■ **ABOUT THIS TASK**:
Figure out the number of lines in the data that hold the string "skew". Reply with that figure only.

[Data extracted from a collection]
☆ ☆ ☆

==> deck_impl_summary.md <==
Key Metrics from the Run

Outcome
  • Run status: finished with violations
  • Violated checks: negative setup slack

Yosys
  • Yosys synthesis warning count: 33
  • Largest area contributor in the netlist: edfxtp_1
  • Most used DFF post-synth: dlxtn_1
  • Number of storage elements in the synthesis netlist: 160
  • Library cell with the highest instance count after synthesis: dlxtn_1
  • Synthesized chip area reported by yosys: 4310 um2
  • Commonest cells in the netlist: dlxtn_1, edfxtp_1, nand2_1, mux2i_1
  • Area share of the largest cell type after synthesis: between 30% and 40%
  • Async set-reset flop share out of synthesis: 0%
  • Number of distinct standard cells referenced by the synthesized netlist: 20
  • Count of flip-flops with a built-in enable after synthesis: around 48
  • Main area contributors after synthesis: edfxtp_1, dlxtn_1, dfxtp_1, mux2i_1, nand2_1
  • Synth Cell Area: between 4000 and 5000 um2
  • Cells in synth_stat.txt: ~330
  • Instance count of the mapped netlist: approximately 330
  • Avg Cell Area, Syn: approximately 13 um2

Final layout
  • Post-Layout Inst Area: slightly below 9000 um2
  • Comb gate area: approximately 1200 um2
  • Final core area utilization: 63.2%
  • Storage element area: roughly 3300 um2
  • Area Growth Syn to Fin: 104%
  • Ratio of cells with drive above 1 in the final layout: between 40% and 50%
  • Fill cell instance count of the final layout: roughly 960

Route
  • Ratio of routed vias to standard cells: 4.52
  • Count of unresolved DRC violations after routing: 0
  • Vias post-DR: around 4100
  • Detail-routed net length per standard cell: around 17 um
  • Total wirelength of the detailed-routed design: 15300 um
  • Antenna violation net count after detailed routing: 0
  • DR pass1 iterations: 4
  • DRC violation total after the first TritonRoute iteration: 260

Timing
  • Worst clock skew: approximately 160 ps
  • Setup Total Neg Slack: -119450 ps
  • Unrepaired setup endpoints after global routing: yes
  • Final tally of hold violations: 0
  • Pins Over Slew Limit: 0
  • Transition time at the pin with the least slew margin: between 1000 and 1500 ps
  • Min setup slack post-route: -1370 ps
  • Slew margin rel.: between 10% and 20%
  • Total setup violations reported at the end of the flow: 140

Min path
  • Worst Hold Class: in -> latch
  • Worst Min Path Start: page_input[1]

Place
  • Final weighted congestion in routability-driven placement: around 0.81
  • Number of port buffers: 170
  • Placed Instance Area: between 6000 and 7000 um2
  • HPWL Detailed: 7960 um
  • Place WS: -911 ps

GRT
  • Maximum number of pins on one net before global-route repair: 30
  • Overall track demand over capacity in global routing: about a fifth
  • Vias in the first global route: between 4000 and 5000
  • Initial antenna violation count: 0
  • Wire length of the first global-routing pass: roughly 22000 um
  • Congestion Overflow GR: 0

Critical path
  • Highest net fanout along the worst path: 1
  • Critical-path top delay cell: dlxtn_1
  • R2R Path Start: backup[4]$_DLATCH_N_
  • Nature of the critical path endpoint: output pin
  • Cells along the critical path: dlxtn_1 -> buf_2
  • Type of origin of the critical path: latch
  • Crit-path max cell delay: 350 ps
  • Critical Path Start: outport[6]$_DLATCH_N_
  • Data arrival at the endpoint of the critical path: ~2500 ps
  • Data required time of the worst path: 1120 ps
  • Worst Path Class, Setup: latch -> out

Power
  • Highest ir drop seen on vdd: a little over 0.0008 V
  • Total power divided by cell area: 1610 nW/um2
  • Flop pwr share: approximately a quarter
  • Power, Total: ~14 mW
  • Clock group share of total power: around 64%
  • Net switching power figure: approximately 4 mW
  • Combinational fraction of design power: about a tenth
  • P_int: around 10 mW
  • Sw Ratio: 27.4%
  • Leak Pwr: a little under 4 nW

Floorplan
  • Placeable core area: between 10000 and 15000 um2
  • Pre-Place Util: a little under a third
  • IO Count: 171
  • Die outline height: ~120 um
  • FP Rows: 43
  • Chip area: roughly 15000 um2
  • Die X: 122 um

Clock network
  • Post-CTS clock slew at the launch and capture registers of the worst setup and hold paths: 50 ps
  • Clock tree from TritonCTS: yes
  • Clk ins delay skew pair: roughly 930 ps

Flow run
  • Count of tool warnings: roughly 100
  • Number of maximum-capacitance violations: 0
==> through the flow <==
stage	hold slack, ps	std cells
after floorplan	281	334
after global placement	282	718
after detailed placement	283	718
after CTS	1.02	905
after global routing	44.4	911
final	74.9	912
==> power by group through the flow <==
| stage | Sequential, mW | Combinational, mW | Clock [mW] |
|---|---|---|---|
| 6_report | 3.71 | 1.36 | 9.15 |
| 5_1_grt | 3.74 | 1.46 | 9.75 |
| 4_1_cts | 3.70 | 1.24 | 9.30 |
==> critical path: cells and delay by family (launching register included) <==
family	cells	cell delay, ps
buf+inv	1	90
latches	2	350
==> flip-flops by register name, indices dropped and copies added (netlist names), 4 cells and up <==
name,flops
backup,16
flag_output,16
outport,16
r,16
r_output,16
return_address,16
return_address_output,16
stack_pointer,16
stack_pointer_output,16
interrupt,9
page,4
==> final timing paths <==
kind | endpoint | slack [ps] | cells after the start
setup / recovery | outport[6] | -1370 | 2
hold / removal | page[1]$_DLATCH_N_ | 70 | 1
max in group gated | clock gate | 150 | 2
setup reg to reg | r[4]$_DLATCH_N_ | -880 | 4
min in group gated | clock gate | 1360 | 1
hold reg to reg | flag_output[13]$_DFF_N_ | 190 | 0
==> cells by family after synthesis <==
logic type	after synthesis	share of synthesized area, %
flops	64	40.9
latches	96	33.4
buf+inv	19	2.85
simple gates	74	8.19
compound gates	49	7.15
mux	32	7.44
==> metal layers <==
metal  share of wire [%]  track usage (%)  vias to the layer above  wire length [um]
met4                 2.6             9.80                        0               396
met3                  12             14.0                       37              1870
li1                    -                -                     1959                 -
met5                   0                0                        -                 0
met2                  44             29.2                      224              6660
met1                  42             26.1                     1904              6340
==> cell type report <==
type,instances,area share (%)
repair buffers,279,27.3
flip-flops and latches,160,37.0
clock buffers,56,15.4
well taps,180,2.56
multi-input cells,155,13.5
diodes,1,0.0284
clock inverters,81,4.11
==> /design/flow/design.v <==
`timescale 1ns / 1ps
module bmux_16(
    input [3:0] s,
    input [15:0] A,
    input [15:0] B,
    input [15:0] C,
    input [15:0] D,
    input [15:0] E,
    input [15:0] F,
    input [15:0] G,
    input [15:0] H,
    input [15:0] I,
    input [15:0] J,
    input [15:0] K,
    input [15:0] L,
    input [15:0] M,
    input [15:0] N,
    input [15:0] O,
    input [15:0] P,
    output reg [15:0] r
    );
    always@(*) begin
        case(s)
            0: r = A;
            1: r = B;
            2: r = C;
            3: r = D;
            4: r = E;
            5: r = F;
            6: r = G;
            7: r = H;
            8: r = I;
            9: r = J;
            10: r = K;
            11: r = L;
            12: r = M;
            13: r = N;
            14: r = O;
            15: r = P;
        endcase
    end
endmodule
<file path="design.v">
`timescale 1ns / 1ps
module bmux_8(
    input [2:0] s,
    input [15:0] A,
    input [15:0] B,
    input [15:0] C,
    input [15:0] D,
    input [15:0] E,
    input [15:0] F,
    input [15:0] G,
    input [15:0] H,
    output reg [15:0] r
    );
    always@(*) begin
        case(s)
            0: r = A;
            1: r = B;
            2: r = C;
            3: r = D;
            4: r = E;
            5: r = F;
            6: r = G;
            7: r = H;
        endcase
    end
endmodule
</file>
<file path="run.sh">
#!/bin/bash
# OpenROAD 26Q1-2900-gdf79404cd8, Yosys 0.63+post, stock flow scripts
make -C /OpenROAD-flow-scripts/flow DESIGN_CONFIG=/design/flow/config.mk WORK_HOME=/design/flow/orfs finish
</file>
<file path="config.mk">
export PLATFORM = sky130hd
export DESIGN_NAME = bmux_8
export DESIGN_NICKNAME = bmux_8
export VERILOG_FILES = /design/flow/design.v
export SDC_FILE = /design/flow/constraint.sdc
export NUM_CORES = 4
export LEC_CHECK = 1
export CORE_AREA = 10 10 72 72
export DIE_AREA = 0 0 82 82
</file>
<file path="constraint.sdc">
current_design bmux_8

set clk_period 4.5
set clk_io_pct 0.2

create_clock -name clk0 -period $clk_period

set non_clock_inputs [all_inputs -no_clocks]
set_input_delay [expr $clk_period * $clk_io_pct] -clock clk0 $non_clock_inputs
set_output_delay [expr $clk_period * $clk_io_pct] -clock clk0 [all_outputs]
</file>
==> flow report <==
=================================================================================================
Die W                                                                                       82 um
Setup repair after global routing missed its margin                                            no
Setup TNS                                                                                    0 ns
Kind of critical path                                                                input pin to primary output
Hold Buf Count CTS                                                                              0
Switching power                                                                           69.5 uW
Number of top-level pins                                                                      147
Share of power burned in registers                                                             0%
Number of distinct library cell variants in the gate-level netlist after synthesis             27
Type of destination of the critical path                                             primary output
Required time at the worst-slack endpoint                                                 3.60 ns
Overflow after GRT                                                                              0
Hold Crit Class                                                                      input pin to primary output
First-pass GRT wire length                                                                9450 um
Number of instances on the worst hold path                                                      4
Sequential cell area                                                                       0 um^2
DRC marker count from the first detailed-route iteration                                       64
Design internal power                                                                      167 uW
Area enclosed by the die boundary                                                    0.00672 mm^2
Via count of the first global-routing pass                                                   1854
Placement Rows                                                                                 22
Routed via count divided by cell count                                                       4.99
Fin util                                                                                    69.6%
Area of the mapped netlist                                                           0.00111 mm^2
Dominant logic cell type in the layout                                               sky130_fd_sc_hd__clkdlybuf4s50_1
Worst path most repeated cell                                                        sky130_fd_sc_hd__clkdlybuf4s50_1
Count of mapped cells out of synthesis                                                        177
Leakage power of the design                                                           0.000980 uW
Flip-flop and latch count                                                                       0
Max-slew headroom at the worst pin                                                          54.6%
WP data arrival                                                                           3.16 ns
Detailed-route via count                                                                     1805
Portion of the post-synthesis area used by sequential elements                                 0%
Element type at the critical path start                                                 input pin
Worst path max stage delay                                                                0.84 ns
Gate power share                                                                           100.0%
Average size of a mapped cell                                                           6.30 um^2
Number of antenna diodes                                                                        0
Antenna-violating nets left                                                                     0
Critical path cell sequence                                                          clkdlybuf4s50_1 -> nor2b_4 -> and2_2 -> a22oi_1 -> a21oi_1 -> clkdlybuf4s50_1
Fraction of final layout cells with drive strength greater than 1                           4.46%
Half-perimeter wire length of the detailed placement result                               5490 um
Worst-path cell with the longest stage delay                                         sky130_fd_sc_hd__clkdlybuf4s50_1
Transition time at the pin with the least slew margin                                    0.681 ns
Clock Power Share                                                                              0%
Warning count from the yosys run                                                                1
IO Port Bufs                                                                                  147
Source of the worst hold timing path                                                        A[15]
Final-report hold violation count                                                               0
Number of maximum-capacitance constraint violations                                             0
Routed length per instance                                                                17.7 um
Switching part of the total                                                                 29.4%
Growth of design area from synthesis to finish                                               130%
Die outline height                                                                          82 um
Outcome                                                                              finished clean
Chip area line of the yosys report                                                   0.00111 mm^2
Most instantiated logic cells after routing                                          sky130_fd_sc_hd__clkdlybuf4s50_1 (146), sky130_fd_sc_hd__a22oi_1 (23), sky130_fd_sc_hd__nor2_1 (20)
Drc violations                                                                                  0
Fmax                                                                                      246 MHz
Number of antenna violations at the first check in global routing                               0
Core Region                                                                          0.00369 mm^2
Number of cells in Yosys stat                                                                 177
Core Density at Floorplan                                                                   30.2%
Total routing resource utilization after global routing                                     17.8%
Final routed wirelength across all metal layers                                           6410 um
Power Dens Cells                                                                     92.2 mW/mm^2
Peak fanout along the critical path                                                            15
Period Utilization, post-route                                                              90.2%
FILL cells                                                                                    324
Combinational gate area                                                                  968 um^2
Number of instances resized during post-cts repair                                              0
First drt pass iteration count                                                                  4
Setup Viol. Count Final                                                                         0
Minimum clock period after layout                                                         4.06 ns
Final slew viol count                                                                           0
Total of clock buffers placed in the layout                                                     0
Post-CTS setup repair buffer count                                                              0
Maximum VDD drop                                                                        0.0634 mV
Hold path endpoint                                                                          r[15]
Critical path's top delay family                                                     buffers and inverters
GPL Wtd Cong                                                                                0.893
Pin count of the biggest net entering global routing                                           32
Post-route worst hold slack                                                               2.74 ns
Tool warnings                                                                                  33
Bufs and invs on worst path                                                                     2
=================================================================================================
## power by group through the flow
stage     combinational, uW  clock (uW)  sequential, uW
6_report                237           0               0
5_1_grt                 257           0               0
4_1_cts                 239           0               0
## layer usage
layer	global-route usage (%)	wire length [um]	part of all wire [%]	up-vias
li1	-	-	-	931
met1	22.0	2620	41	774
met2	30.3	3000	47	100
met3	6.61	785	12	0
met4	1.02	0	0	0
met5	0	0	0	-
## cell families (layout without fill, tap and decap cells)
kind of cell	after synthesis	count (layout)	share of synthesized area, %
AND-OR/OR-AND	68	68	39.5
AND/OR/NAND/NOR	72	72	32.9
buffers and inverters	21	158	13.1
multiplexers	16	16	14.5
## Yosys cell counts
library cell / instances / area (um^2)
sky130_fd_sc_hd__o21ai_0: 13 / 65.1
sky130_fd_sc_hd__buf_6: 6 / 67.6
sky130_fd_sc_hd__a21oi_1: 12 / 60.1
sky130_fd_sc_hd__nand2b_1: 15 / 93.8
sky130_fd_sc_hd__a22o_1: 4 / 35.0
sky130_fd_sc_hd__buf_2: 6 / 30.0
sky130_fd_sc_hd__a221oi_1: 3 / 26.3
sky130_fd_sc_hd__and2_2: 1 / 7.51
sky130_fd_sc_hd__nor2_1: 20 / 75.1
sky130_fd_sc_hd__nand3b_1: 1 / 7.51
sky130_fd_sc_hd__nand3_1: 11 / 55.1
sky130_fd_sc_hd__a31oi_1: 12 / 75.1
sky130_fd_sc_hd__nor2b_4: 2 / 27.5
sky130_fd_sc_hd__or3_1: 1 / 6.26
sky130_fd_sc_hd__mux2_2: 1 / 11.3
sky130_fd_sc_hd__mux2i_1: 15 / 150
sky130_fd_sc_hd__nor3_1: 1 / 5.00
sky130_fd_sc_hd__inv_1: 3 / 11.3
sky130_fd_sc_hd__nor2_2: 1 / 6.26
sky130_fd_sc_hd__buf_4: 4 / 30.0
sky130_fd_sc_hd__nor3b_1: 1 / 7.51
sky130_fd_sc_hd__and2_1: 1 / 6.26
sky130_fd_sc_hd__a22oi_1: 23 / 173
sky130_fd_sc_hd__o22ai_1: 1 / 6.26
sky130_fd_sc_hd__nor2b_1: 2 / 12.5
sky130_fd_sc_hd__nand2_1: 15 / 56.3
sky130_fd_sc_hd__clkbuf_1: 2 / 7.51
## layout make-up
| cell class | instances | area share [%] |
|---|---|---|
| Inverter | 3 | 0.439 |
| Multi-Input combinational cell | 156 | 37.7 |
| Tap cell | 48 | 2.34 |
| Timing Repair Buffer | 155 | 59.5 |
## metrics by stage
stage               setup WS [ns]  area (um^2)  power [uW]  instances
CTS                         0.439         2570         239        362
floorplan                    1.87         1110        77.7        177
global route                0.237         2570         257        362
detailed placement          0.449         2570         238        362
finish                      0.440         2570         237        362
global placement            0.490         2570         237        362
## tightest hold or removal path, delay by kind of cell
family / cells / cell delay (ns)
AND-OR/OR-AND: 1 / 0.05
buffers and inverters: 2 / 0.80
AND/OR/NAND/NOR: 1 / 0.10
## worst max-delay path by stage
stage           end  from  cells past startpoint
finish        r[11]  s[0]                      6
global route  r[10]  s[0]                      5
CTS           r[13]  s[0]                      5
No activity file was given, so power comes from the tool's default toggle rates.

☆ ☆ ☆

■ **EXERCISE SOLUTION**:
2